§ **EXERCISE DIRECTIONS**
If a line in the records contains the word "family", count it; state the resulting number and nothing more.

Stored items

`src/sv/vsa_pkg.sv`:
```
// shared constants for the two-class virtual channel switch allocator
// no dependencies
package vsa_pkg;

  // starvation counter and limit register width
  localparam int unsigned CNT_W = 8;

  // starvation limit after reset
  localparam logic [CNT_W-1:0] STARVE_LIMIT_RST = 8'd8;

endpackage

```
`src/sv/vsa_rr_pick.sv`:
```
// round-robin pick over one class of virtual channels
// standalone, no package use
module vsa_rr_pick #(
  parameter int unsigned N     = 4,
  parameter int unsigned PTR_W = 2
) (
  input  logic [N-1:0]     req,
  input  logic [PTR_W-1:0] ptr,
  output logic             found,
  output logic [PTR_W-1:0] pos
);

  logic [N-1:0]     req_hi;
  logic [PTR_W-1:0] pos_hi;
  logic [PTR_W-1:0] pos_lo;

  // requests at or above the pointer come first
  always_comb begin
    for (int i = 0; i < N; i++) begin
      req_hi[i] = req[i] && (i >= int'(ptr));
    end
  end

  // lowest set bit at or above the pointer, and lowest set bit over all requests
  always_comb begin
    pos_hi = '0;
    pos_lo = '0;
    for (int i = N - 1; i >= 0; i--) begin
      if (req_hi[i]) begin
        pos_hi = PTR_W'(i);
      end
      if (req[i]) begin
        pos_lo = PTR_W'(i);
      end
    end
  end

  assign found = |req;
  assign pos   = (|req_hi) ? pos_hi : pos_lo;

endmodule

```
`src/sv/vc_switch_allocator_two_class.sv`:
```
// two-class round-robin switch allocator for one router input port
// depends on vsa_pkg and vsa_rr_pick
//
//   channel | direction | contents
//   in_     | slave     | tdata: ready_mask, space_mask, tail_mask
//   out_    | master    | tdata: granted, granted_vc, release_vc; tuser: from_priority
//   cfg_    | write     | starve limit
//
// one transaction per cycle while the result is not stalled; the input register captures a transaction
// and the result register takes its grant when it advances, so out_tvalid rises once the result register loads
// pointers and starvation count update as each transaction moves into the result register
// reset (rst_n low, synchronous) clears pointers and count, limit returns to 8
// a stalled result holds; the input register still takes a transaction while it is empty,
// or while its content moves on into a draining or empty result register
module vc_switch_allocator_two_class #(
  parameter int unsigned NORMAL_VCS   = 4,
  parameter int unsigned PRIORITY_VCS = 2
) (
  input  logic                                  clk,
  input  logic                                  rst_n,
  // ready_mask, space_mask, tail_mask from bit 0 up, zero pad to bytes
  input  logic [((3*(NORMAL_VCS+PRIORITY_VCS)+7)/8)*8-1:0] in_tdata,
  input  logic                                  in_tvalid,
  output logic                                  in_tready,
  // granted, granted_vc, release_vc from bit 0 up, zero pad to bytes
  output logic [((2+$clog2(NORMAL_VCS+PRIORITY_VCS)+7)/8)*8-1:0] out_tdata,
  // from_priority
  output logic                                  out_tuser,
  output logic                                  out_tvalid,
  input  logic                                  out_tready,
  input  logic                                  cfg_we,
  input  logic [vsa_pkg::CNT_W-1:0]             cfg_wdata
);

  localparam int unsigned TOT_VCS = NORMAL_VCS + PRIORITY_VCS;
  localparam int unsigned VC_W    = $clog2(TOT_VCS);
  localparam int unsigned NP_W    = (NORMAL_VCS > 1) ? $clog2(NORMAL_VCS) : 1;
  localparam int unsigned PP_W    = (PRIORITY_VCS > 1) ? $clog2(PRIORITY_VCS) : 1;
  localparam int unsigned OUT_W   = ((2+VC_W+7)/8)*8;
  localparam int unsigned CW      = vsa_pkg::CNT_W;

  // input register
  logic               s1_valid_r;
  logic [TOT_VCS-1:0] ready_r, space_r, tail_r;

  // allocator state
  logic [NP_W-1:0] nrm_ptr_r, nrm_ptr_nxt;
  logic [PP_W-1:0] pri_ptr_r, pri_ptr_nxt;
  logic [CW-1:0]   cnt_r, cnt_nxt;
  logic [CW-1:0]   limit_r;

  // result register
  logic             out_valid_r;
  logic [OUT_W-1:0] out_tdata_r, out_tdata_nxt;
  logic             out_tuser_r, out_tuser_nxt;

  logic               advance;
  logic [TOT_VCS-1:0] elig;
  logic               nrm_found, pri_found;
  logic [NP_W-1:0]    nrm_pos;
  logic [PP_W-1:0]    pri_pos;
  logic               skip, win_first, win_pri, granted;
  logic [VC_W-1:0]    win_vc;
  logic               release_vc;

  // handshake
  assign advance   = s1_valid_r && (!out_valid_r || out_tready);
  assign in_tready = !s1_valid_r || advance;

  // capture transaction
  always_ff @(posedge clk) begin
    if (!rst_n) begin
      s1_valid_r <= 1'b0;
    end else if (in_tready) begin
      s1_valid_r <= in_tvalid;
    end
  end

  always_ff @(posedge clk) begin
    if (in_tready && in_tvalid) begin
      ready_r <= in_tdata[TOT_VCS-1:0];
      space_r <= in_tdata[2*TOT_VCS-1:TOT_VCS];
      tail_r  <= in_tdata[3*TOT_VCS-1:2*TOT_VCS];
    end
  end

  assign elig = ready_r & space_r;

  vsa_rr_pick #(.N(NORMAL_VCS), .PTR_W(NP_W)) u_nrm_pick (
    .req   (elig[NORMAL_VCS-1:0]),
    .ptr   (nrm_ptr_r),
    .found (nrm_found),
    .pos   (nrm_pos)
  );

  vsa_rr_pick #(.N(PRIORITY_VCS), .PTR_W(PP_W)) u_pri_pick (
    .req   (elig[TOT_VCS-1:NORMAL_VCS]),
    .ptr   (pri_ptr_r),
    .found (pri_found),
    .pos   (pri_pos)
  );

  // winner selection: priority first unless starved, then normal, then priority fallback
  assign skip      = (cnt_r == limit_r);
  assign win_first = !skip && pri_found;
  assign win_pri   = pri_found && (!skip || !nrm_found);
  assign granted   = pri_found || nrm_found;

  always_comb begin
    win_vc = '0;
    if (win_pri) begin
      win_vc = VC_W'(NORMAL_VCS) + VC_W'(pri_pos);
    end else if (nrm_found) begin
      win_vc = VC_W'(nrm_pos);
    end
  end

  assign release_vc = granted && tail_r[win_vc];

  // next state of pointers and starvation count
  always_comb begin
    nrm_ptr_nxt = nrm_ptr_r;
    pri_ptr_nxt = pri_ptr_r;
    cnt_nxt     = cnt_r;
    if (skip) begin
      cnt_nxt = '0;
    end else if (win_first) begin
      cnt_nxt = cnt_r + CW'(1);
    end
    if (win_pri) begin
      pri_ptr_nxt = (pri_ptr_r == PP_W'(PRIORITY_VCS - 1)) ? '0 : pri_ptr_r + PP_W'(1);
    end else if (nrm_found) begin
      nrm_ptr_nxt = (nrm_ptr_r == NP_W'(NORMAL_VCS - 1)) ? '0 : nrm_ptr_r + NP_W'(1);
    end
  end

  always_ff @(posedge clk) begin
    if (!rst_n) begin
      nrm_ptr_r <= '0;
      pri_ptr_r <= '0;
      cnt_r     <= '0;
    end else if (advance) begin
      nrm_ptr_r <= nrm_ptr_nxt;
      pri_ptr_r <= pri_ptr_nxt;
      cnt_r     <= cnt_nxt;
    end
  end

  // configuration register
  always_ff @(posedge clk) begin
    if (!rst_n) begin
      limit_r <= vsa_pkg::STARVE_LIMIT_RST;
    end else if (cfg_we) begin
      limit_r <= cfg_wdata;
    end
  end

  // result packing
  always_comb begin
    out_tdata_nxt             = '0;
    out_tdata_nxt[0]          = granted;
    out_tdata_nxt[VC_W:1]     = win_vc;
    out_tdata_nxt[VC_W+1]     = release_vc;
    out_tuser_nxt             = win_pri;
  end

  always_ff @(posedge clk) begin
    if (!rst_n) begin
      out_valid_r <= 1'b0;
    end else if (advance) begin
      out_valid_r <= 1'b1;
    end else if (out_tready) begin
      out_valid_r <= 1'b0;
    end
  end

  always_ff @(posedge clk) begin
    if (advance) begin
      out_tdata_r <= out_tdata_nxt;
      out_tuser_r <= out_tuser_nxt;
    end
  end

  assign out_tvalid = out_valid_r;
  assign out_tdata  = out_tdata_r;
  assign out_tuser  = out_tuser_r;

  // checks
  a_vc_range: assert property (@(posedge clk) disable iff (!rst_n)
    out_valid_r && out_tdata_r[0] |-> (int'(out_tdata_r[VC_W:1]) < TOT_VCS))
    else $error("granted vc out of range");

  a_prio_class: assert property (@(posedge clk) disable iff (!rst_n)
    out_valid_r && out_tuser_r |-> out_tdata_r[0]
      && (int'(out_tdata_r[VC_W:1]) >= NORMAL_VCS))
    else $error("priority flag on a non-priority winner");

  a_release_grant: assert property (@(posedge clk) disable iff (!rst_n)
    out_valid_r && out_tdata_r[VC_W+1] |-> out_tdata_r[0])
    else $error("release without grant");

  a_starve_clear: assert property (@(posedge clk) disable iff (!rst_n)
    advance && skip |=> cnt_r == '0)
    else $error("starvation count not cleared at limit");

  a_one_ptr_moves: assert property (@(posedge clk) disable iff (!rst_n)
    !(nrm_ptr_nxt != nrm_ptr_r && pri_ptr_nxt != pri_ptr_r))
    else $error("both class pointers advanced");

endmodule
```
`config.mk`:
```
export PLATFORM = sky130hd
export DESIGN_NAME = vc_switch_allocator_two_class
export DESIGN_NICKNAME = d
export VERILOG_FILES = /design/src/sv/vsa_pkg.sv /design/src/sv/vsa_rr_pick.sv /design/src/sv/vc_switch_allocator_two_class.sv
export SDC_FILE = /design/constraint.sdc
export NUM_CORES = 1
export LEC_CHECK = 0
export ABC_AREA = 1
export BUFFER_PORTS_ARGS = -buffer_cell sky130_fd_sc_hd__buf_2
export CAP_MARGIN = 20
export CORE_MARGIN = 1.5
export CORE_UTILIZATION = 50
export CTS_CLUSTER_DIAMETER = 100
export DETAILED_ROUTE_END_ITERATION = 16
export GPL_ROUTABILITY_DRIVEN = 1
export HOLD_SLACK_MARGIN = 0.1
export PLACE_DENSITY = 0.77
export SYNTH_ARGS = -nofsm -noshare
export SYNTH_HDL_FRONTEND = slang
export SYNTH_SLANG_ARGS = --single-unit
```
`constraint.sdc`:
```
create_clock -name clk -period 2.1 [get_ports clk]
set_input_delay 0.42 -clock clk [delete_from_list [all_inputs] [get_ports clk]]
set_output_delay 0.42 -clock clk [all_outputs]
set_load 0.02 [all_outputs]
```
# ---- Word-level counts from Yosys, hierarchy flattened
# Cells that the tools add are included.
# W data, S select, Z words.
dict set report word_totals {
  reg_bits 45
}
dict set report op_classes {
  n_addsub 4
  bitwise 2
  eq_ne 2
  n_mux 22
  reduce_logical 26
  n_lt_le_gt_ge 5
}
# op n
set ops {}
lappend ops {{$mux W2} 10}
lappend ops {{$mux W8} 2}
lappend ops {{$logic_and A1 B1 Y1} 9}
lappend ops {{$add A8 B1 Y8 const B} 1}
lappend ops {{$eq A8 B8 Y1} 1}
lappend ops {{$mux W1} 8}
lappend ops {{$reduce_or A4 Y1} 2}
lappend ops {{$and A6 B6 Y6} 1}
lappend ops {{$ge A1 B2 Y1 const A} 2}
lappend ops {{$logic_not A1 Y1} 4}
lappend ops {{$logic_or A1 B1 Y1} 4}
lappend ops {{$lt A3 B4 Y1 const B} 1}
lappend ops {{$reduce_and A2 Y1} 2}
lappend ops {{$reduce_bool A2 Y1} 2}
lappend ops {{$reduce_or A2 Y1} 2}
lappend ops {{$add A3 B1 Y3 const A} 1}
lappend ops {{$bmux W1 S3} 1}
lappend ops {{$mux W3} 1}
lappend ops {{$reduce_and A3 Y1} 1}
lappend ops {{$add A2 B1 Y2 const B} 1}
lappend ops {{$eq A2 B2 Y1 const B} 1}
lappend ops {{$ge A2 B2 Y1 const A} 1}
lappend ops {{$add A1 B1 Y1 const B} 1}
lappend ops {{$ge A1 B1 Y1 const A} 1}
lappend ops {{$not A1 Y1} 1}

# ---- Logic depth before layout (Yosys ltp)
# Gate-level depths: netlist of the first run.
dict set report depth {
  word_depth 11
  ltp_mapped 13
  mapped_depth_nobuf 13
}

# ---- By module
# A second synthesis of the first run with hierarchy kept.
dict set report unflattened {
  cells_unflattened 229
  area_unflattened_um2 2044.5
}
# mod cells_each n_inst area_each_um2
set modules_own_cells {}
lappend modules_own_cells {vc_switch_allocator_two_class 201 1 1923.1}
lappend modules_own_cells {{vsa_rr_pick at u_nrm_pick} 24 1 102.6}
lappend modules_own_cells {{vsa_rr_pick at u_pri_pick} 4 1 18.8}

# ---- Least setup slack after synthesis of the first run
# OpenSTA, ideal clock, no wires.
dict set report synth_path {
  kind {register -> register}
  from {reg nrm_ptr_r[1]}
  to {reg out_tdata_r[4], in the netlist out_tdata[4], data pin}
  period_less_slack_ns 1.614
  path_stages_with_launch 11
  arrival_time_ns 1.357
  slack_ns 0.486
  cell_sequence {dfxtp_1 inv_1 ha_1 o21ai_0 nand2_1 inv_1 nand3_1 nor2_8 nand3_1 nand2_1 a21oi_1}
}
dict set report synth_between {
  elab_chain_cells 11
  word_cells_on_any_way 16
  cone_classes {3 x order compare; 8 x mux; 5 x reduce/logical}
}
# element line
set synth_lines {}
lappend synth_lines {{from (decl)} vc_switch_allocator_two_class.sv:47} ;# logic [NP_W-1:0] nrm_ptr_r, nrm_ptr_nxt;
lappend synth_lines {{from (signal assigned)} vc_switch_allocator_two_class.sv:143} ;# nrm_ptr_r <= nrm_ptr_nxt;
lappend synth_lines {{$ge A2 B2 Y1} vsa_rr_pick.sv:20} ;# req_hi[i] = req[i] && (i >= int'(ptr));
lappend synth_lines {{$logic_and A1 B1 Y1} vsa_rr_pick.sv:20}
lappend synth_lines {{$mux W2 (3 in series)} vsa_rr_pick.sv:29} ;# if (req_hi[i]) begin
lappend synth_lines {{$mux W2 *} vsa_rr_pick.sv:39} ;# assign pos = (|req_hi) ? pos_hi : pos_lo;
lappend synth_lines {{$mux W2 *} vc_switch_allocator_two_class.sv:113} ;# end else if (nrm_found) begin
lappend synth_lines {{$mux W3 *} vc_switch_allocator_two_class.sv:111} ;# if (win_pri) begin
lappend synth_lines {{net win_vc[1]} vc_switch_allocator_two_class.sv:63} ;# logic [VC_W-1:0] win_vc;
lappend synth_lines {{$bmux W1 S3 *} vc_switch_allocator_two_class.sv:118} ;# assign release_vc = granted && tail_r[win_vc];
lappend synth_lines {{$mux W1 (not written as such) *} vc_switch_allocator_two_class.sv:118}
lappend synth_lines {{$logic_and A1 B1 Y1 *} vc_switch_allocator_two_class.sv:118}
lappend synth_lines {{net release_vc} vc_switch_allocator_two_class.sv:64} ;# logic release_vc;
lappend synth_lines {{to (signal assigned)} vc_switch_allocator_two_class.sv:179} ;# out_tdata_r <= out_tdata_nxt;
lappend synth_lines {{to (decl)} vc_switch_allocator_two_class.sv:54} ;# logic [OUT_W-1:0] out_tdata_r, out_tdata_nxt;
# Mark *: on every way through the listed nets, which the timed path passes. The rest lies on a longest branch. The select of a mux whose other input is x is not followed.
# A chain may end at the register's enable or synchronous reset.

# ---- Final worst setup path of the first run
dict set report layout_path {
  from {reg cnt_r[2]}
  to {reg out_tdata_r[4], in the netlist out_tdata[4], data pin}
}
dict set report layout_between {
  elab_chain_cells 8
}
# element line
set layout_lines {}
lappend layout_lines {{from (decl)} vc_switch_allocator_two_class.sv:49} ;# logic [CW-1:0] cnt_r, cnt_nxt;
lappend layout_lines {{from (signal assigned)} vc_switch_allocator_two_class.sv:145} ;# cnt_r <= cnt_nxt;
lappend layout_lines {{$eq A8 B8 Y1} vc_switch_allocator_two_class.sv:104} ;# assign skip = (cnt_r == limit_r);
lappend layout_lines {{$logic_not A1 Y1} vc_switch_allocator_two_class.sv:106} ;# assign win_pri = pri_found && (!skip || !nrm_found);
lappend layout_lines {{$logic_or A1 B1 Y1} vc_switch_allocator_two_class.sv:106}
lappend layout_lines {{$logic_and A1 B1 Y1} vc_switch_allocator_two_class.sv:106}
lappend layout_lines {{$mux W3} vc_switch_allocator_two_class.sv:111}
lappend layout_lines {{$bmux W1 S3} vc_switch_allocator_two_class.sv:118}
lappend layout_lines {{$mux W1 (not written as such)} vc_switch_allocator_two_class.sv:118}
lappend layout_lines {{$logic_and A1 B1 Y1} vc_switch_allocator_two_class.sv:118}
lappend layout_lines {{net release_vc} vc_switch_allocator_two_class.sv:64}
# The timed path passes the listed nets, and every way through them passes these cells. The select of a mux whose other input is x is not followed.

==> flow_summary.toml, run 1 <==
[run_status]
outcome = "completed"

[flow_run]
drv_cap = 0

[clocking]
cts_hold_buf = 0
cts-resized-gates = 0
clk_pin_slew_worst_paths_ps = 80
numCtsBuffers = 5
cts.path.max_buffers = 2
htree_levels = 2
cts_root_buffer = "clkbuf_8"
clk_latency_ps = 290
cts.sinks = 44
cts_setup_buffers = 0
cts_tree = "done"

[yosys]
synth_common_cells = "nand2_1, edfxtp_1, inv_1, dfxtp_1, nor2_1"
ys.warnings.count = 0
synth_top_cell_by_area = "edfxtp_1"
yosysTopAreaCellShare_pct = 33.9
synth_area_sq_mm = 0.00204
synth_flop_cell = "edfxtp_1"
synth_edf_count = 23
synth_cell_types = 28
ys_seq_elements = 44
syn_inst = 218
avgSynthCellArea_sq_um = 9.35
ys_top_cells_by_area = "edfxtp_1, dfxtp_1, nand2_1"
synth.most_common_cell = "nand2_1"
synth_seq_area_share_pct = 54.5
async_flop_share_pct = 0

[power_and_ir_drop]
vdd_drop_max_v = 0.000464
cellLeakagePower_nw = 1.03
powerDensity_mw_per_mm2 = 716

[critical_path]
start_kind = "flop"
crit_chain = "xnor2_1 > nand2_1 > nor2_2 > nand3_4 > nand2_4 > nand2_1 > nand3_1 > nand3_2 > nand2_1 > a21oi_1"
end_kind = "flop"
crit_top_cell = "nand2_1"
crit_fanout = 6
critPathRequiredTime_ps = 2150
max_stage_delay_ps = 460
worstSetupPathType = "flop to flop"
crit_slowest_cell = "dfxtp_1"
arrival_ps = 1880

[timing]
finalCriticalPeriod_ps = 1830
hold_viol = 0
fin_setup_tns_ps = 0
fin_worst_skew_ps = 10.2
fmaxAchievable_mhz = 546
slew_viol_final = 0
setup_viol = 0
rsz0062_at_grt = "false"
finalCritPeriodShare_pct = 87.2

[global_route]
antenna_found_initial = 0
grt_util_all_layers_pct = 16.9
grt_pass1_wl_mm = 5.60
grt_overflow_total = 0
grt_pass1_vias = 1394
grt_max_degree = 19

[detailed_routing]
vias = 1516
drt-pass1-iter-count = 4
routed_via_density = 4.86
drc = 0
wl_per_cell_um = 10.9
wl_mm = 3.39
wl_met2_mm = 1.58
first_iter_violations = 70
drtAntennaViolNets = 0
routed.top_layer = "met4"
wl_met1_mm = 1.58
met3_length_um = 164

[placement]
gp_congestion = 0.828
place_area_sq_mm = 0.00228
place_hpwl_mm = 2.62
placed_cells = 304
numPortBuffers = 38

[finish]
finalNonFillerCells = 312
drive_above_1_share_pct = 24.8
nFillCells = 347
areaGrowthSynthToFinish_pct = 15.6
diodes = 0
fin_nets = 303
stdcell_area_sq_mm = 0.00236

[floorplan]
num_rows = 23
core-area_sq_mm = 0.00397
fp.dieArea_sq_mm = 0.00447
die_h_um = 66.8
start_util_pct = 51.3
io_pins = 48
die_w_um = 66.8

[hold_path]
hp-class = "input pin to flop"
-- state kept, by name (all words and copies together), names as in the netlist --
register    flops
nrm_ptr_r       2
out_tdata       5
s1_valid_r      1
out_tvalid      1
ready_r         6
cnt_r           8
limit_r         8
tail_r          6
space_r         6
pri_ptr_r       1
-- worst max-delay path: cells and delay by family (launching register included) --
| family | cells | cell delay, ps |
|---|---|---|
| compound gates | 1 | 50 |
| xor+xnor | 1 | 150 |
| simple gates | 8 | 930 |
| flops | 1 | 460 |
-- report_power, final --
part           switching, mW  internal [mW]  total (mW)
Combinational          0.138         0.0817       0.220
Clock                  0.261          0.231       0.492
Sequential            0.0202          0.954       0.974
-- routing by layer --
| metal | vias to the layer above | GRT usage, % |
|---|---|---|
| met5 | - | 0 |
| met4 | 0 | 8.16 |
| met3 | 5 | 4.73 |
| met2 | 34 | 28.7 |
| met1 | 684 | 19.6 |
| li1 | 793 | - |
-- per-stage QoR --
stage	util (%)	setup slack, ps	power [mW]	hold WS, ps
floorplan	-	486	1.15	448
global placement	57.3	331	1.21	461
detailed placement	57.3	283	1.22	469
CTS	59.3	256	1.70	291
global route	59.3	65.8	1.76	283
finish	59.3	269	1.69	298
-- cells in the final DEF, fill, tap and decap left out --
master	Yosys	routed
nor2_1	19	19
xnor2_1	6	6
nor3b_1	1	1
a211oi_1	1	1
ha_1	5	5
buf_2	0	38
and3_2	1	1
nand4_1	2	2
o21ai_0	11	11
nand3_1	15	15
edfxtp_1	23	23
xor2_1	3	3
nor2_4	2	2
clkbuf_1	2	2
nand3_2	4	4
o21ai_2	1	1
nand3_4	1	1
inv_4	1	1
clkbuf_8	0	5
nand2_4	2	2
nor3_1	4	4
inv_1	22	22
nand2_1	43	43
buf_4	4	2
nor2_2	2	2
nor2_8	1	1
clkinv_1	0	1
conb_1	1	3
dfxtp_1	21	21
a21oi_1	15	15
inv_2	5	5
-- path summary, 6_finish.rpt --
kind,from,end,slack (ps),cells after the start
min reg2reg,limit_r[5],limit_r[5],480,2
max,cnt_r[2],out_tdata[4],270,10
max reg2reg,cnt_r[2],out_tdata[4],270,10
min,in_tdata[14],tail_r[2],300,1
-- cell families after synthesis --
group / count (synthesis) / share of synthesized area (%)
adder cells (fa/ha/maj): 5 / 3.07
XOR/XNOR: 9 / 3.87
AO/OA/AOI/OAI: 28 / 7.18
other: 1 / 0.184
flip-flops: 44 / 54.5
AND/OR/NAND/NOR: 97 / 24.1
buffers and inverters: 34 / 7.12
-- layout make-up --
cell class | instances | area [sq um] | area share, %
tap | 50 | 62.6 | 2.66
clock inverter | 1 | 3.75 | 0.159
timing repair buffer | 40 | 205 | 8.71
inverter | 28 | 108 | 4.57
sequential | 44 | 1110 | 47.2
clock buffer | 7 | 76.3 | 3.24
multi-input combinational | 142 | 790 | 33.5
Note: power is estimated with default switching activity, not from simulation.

§ **RESULT**
2